Computerized vision systems require an enormous amount of data processing. This seems to be especially true for the low-level tasks in which the data are still in the form of an image. Often thousands of fundamental operations must be performed for each pixel (picture element), and typically there are around a hundred thousand pixels per image frame. Real time processing at a rate of 30 or 60 images per second therefore may require a processing speed of around 10.sup.10 operations per second. Conventional computer architectures (of the Von Neumann type) are not currently capable of approaching these speeds. The fastest Von Neumann computers are two or more orders of magnitude too slow for typical problems in real-time computer vision. There is therefore a need for a real-time image processor capable of feature extraction and other low-level vision analysis.
The solution to this large data processing need is generally thought to be some form of parallel processing, so that a large number of computational elements operating simultaneously can achieve the necessary rates. (For reviews of parallel processors see D. Etchells, "A Study of Parallel Architectures for Image Understanding Algorithms," in ISG Report 104 (R. Nevatia, Editor), pp. 133-176, University of Southern California, Oct. 19, 1983, and A. P. Reeves, "Parallel Computer Architectures for Image Processing," Computer Vision, Graphics, and Image Processing 25 (1984), pp. 68-88.) There are several ways in which the necessary parallelism can be achieved.
One way is to use a multiple-instruction stream multiple-data-stream (MIMD) system, which consists of many Von Neumann machines operating on different parts of the same problem and communicating their results to each other. Such a multiprocessor system may be appropriate for the high-level portion of powerful future vision programs. However, for the low-level portions of the vision task, such a system is not cost-effective. This is because low-level vision tasks contain computations that are performed almost identically over the entire image, and it is wasteful to use the full power of general-purpose processors to do these repetitive tasks.
Another type of parallel computer is the single-instruction stream multiple-data-stream (SIMD) system. In such a system arithmetic units for each portion of the image frame (perhaps each pixel) perform the same operations simultaneously under the control of a master processor. If there is an arithmetic unit for each pixel, such a system is fairly convenient to use and is very fast. However, the cost is high. For example, a parallel processor described by J. Strong, "NASA End to End Data System, Massively Parallel Processor," Goddard Space Flight Center, May 30, 1980, was built for NASA by Goodyear Aerospace and is possibly the most powerful computer of this type so far. It contains 16,384 arithmetic units, which occupy 2048 chips, and costs several million dollars. It is arranged as a 128-by-128 array, and can add the elements of one 12-bit array to those of another 12-bit array in 3.7 microseconds, which corresponds to 4.4.times.10.sup.9 operations per second.

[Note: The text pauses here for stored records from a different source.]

Context: an optimization exercise on an open-source flow, tuned for small area, a short achievable clock period and few clock cycles. The choices shown serve that exercise and are no tape-out recipe.
At most, simulation tests tie the RTL to the original design; equivalence was not proved.
Power is estimated from default activity; no workload was simulated.

Setup of job 8646:
## encode
module encode#(
	parameter DATAWIDTH_STATE		= 16,
	parameter DATAWIDTH_XMAX		= 18,
	parameter DATAWIDTH_RCPFREQ		= 32,
	parameter DATAWIDTH_BIAS		= 10,
	parameter DATAWIDTH_CMPLFREQ	= 9,
	parameter DATAWIDTH_RCPSHIFT	= 6,
	parameter RANS_BYTE_L_SHIFT		= 8,
	parameter DATANUM				= 130560
)(
	input wire								clk,
	input wire								rst,
	input wire								start,
	output reg								onebyte_end,
	output reg								finish,
	input wire	[	 DATAWIDTH_XMAX-1:0]	x_max,
	input wire								x_max_valid,
	input wire	[ DATAWIDTH_RCPFREQ-1:0]	rcp_freq,
	input wire								rcp_freq_valid,
	input wire	[	 DATAWIDTH_BIAS-1:0]	bias,
	input wire								bias_valid,
	input wire	[DATAWIDTH_CMPLFREQ-1:0]	cmpl_freq,
	input wire								cmpl_freq_valid,
	input wire	[DATAWIDTH_RCPSHIFT-1:0]	rcp_shift,
	input wire								rcp_shift_valid,
	input wire								tvalid,
	input wire	[			   	    7:0]	tdata,
	input wire								tlast,
	output reg	[			   	    7:0]	byte_enc,
	output reg								out_valid
);
export LEC_CHECK = 0
export CAP_MARGIN = 20
export CORE_MARGIN = 2
export CORE_UTILIZATION = 45
export SETUP_SLACK_MARGIN = 5
export SLEW_MARGIN = 20
export SYNTH_MEMORY_MAX_BITS = 16384
create_clock -name core_clock -period 10.0 [get_ports {clk}]
standard.sh (not shown) runs the stock make flow with config.mk's settings and CLKGATE_MAP_FILE= SYNTH_SCRIPT=/design/flow/synth_recipe.tcl, a recipe that flattens the netlist after the stock synthesis.
==> flow/flow/run.sh <==
#!/bin/bash
# Standard synthesis, then the standard ORFS layout steps with repair_timing
# aiming at a larger setup slack (a tighter internal target than the clock).
set -euo pipefail
MARGIN=${MARGIN:-6.0}
bash standard.sh synth > synth.log 2>&1
sed "s/SETUP_SLACK_MARGIN=[0-9.]*/SETUP_SLACK_MARGIN=$MARGIN/" standard.sh > layout.sh
grep -q "SETUP_SLACK_MARGIN=$MARGIN" layout.sh
bash layout.sh > layout.log 2>&1
[inputs] job 1735 vs job 8646
diff --git a/flow/flow/run.sh b/flow/flow/run.sh
--- a/flow/flow/run.sh
+++ b/flow/flow/run.sh
@@ -5 +5 @@
-MARGIN=${MARGIN:-6.0}
+MARGIN=${MARGIN:-7.5}
==> results.txt <==
- Every run in the comparison, job 8646 and job 1735, completed the flow with a clean layout.
- Between job 1735 and job 8646, it is job 1735 whose fraction of power consumed by combinational cells is higher, by 2.2 points.
- Number of clock buffers in the layout came out exactly the same in job 8646 and job 1735.
- Taking job 8646 as the reference point, the design area of job 1735 rises by about 9%.
- The die footprint was comparable across job 8646 and job 1735.
- Going from job 8646 to job 1735, number of fill cells in the layout shrank by a few percent.
- Summary of job 1735 over job 8646: combined global-route utilization of all metal layers moved up, detailed-routed wire length on met3 moved up, average routed wire per standard cell moved up, number of detailed-route iterations in the first pass moved up.
No functional check of the RTL was part of any run of this note.

---

The RTL this note starts from:
==> flow/design.v <==
module encode#(
	parameter DATAWIDTH_STATE		= 16,
	parameter DATAWIDTH_XMAX		= 18,
	parameter DATAWIDTH_RCPFREQ		= 32,
	parameter DATAWIDTH_BIAS		= 10,
	parameter DATAWIDTH_CMPLFREQ	= 9,
	parameter DATAWIDTH_RCPSHIFT	= 6,
	parameter RANS_BYTE_L_SHIFT		= 8,
	parameter DATANUM				= 130560
)(
	input wire								clk,
	input wire								rst,
	input wire								start,
	output reg								onebyte_end,
	output reg								finish,
	input wire	[	 DATAWIDTH_XMAX-1:0]	x_max,
	input wire								x_max_valid,
	input wire	[ DATAWIDTH_RCPFREQ-1:0]	rcp_freq,
	input wire								rcp_freq_valid,
	input wire	[	 DATAWIDTH_BIAS-1:0]	bias,
	input wire								bias_valid,
	input wire	[DATAWIDTH_CMPLFREQ-1:0]	cmpl_freq,
	input wire								cmpl_freq_valid,
	input wire	[DATAWIDTH_RCPSHIFT-1:0]	rcp_shift,
	input wire								rcp_shift_valid,
	input wire								tvalid,
	input wire	[			   	    7:0]	tdata,
	input wire								tlast,
	output reg	[			   	    7:0]	byte_enc,
	output reg								out_valid
);
	function [9:0] r4step;
		input [7:0] R;
		input [1:0] d;
		input [7:0] f;
		input [9:0] f3;
		reg   [9:0]  W;
		reg   [10:0] d1, d2, d3;
		begin
			W  = {R, d};
			d1 = {1'b0, W} - {3'b0, f};
			d2 = {1'b0, W} - {2'b0, f, 1'b0};
			d3 = {1'b0, W} - {1'b0, f3};
			if (!d3[10])      r4step = {2'd3, d3[7:0]};
			else if (!d2[10]) r4step = {2'd2, d2[7:0]};
			else if (!d1[10]) r4step = {2'd1, d1[7:0]};
			else              r4step = {2'd0, W[7:0]};
		end
	endfunction
	reg rst_r;
	always @(posedge clk) rst_r <= rst;
	reg			ld_v;
	reg	[7:0]	ld_f;
	always @(posedge clk) begin
		ld_v <= x_max_valid;
		ld_f <= x_max[15:8];
	end
	reg	[7:0]	ld_cnt;		 
	reg	[8:0]	ld_acc;		 
	always @(posedge clk) begin
		if (rst_r) begin
			ld_cnt <= 8'd0;
			ld_acc <= 9'd0;
		end else if (ld_v) begin
			ld_cnt <= ld_cnt + 8'd1;
			ld_acc <= ld_acc + {1'b0, ld_f};
		end
	end
	reg	[3*255-1:0]	lsr;	 
	always @(posedge clk)
		if (ld_v) lsr <= {lsr[3*254-1:0], ld_acc[2:0]};
	reg	[7:0]	thr [1:32];
	genvar gk;
	generate for (gk = 1; gk <= 32; gk = gk + 1) begin : g_thr
		always @(posedge clk)
			if (ld_v && ld_acc[8:3] < gk) thr[gk] <= ld_cnt;
	end endgenerate
	reg	[7:0]	idx;
	always @(posedge clk)
		idx <= tvalid ? tdata : idx + 8'd1;
	wire [2:0] lrow [0:255];
	genvar gp;
	generate for (gp = 0; gp < 255; gp = gp + 1) begin : g_row
		assign lrow[gp] = lsr[3*gp +: 3];
	end endgenerate
	assign lrow[255] = 3'd0;
	wire [2:0] rd_lo = lrow[~idx];
	wire [32:1] t;
	generate for (gk = 1; gk <= 32; gk = gk + 1) begin : g_cmp
		assign t[gk] = idx > thr[gk];
	end endgenerate
	wire [4:0] rd_hi;
	assign rd_hi[4] = t[16] ^ t[32];
	assign rd_hi[3] = t[8] ^ t[16] ^ t[24] ^ t[32];
	assign rd_hi[2] = t[4] ^ t[8] ^ t[12] ^ t[16] ^ t[20] ^ t[24] ^ t[28] ^ t[32];
	assign rd_hi[1] = ^{t[2], t[4], t[6], t[8], t[10], t[12], t[14], t[16],
	                    t[18], t[20], t[22], t[24], t[26], t[28], t[30], t[32]};
	assign rd_hi[0] = ^t;
	wire [7:0] rd_cdf = {rd_hi, rd_lo};
	reg			v1, v2, v3, v4, v5, fin1;
	reg			l1, l2, l3, l4, l5;
	always @(posedge clk) begin
		if (rst_r) begin
			v1 <= 1'b0; v2 <= 1'b0; v3 <= 1'b0; v4 <= 1'b0; v5 <= 1'b0; fin1 <= 1'b0;
		end else begin
			v1 <= tvalid; v2 <= v1; v3 <= v2; v4 <= v3; v5 <= v4;
			fin1 <= v5 & l5;
		end
		l1 <= tlast; l2 <= l1; l3 <= l2; l4 <= l3; l5 <= l4;
	end
	reg	[7:0]	c0, c1;
	always @(posedge clk) begin
		if (v1) c0 <= rd_cdf;
		c1 <= rd_cdf;
	end
	reg	[7:0]	pf, pc;
	reg	[9:0]	pf3;
	wire [7:0] f_new = c1 - c0;
	always @(posedge clk)
		if (v3) begin
			pf  <= f_new;
			pf3 <= {2'b0, f_new} + {1'b0, f_new, 1'b0};
			pc  <= c0;
		end
	reg	[15:0]	x;
	wire [7:0] hi = x[15:8];
	wire [7:0] lo = x[7:0];
	wire [9:0] a1 = r4step(8'd0,    hi[7:6], pf, pf3);
	wire [9:0] a2 = r4step(a1[7:0], hi[5:4], pf, pf3);
	wire [9:0] b1 = r4step(hi,      lo[7:6], pf, pf3);
	wire [9:0] b2 = r4step(b1[7:0], lo[5:4], pf, pf3);
	wire need = hi >= pf;
	reg			s_need;
	reg	[7:0]	s_ra, s_rb;
	reg	[3:0]	s_qa, s_qb, s_ha, s_lb;
	always @(posedge clk)
		if (v4) begin
			s_need <= need;
			s_ra <= a2[7:0]; s_qa <= {a1[9:8], a2[9:8]}; s_ha <= hi[3:0];
			s_rb <= b2[7:0]; s_qb <= {b1[9:8], b2[9:8]}; s_lb <= lo[3:0];
		end
	wire [9:0] a3 = r4step(s_ra,    s_ha[3:2], pf, pf3);
	wire [9:0] a4 = r4step(a3[7:0], s_ha[1:0], pf, pf3);
	wire [9:0] b3 = r4step(s_rb,    s_lb[3:2], pf, pf3);
	wire [9:0] b4 = r4step(b3[7:0], s_lb[1:0], pf, pf3);
	wire [7:0] q_new = s_need ? {s_qa, a3[9:8], a4[9:8]} : {s_qb, b3[9:8], b4[9:8]};
	wire [7:0] r_new = s_need ? a4[7:0] : b4[7:0];
	wire [15:0] x_new = {q_new, r_new + pc};
	always @(posedge clk)
		if (start)   x <= 16'd256;
		else if (v5) x <= x_new;
	always @(posedge clk) begin
		onebyte_end <= tvalid;
		if (rst_r) begin
			out_valid <= 1'b0;
			finish    <= 1'b0;
		end else begin
			out_valid <= (v4 & need) | (v5 & l5) | fin1;
			finish    <= fin1;
		end
		if (v4)
			byte_enc <= lo;
		else if (fin1)
			byte_enc <= x[15:8];
		else
			byte_enc <= x_new[7:0];
	end
endmodule
Settings: LEC_CHECK=0, ABC_CLOCK_PERIOD_IN_PS=3000, CAP_MARGIN=20, CORE_MARGIN=2, CORE_UTILIZATION=45, SETUP_SLACK_MARGIN=5, SLEW_MARGIN=20, SYNTH_MEMORY_MAX_BITS=16384; clock period 10.0 ns.
run.sh (not shown) runs the stock make flow with config.mk's settings and CLKGATE_MAP_FILE= SYNTH_SCRIPT=/design/flow/synth_recipe.tcl, a recipe that flattens the netlist after the stock synthesis.
Stock flow here: none of the scripts above is used.
Testbench counts at the start, summed over its fixed seeds: cycles 36,336.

Another approach is a pipelined-image processor, which processes the pixels sequentially as they are scanned usually, but not necessarily, at the normal video rate. The parallelism can then be built into the device so that it performs more than one arithmetic operation for each pixel. Some of these operations can be done simultaneously on corresponding pixels in parallel data paths, and some can be done in a pipelined fashion in which one operation is being done on one pixel while the next operation is being done on the previous pixel, which already has had the first operation performed on it. Also no time is spent decoding instructions while this processing is going on, because the same operations are performed over and over, at least for one frame interval, and no access time for the data is needed.
This pipelined type of system can be far less expensive than an SIMD system, because it requires a number of processing elements depending on the number of steps in the algorithm instead of depending on the size of the image, and the former is usually a few orders of magnitude less than the latter. It usually is not as fast as an SIMD system, but it can process an entire image in one frame interval (normally 1/30 second or 1/60 second), and is thus suitable for real-time applications. If the number of steps in the algorithm exceeds the number of processing elements, separate passes can be made to complete the algorithm. This requires extra frame intervals and perhaps additional time for reprogramming the device.
Pipelined-image processors have been built in the past. However, they are very restricted in the kind of computations that they can do. They do not include the full range of desired computations, and what they do include often is not fully programmable. Furthermore, their computational power falls short of what is needed for many tasks. What is desired is a programmable system that will perform elaborate computations whose exact nature is not fixed in the hardware and that can handle multiple images in parallel.
The main problems in designing such a programmable pipelined system are in choosing a set of fundamental operations that are sufficiently general and that can be implemented in the desired quantity at a reasonable cost, and finding a practical way of interconnecting these operators that allows sufficiently general programability.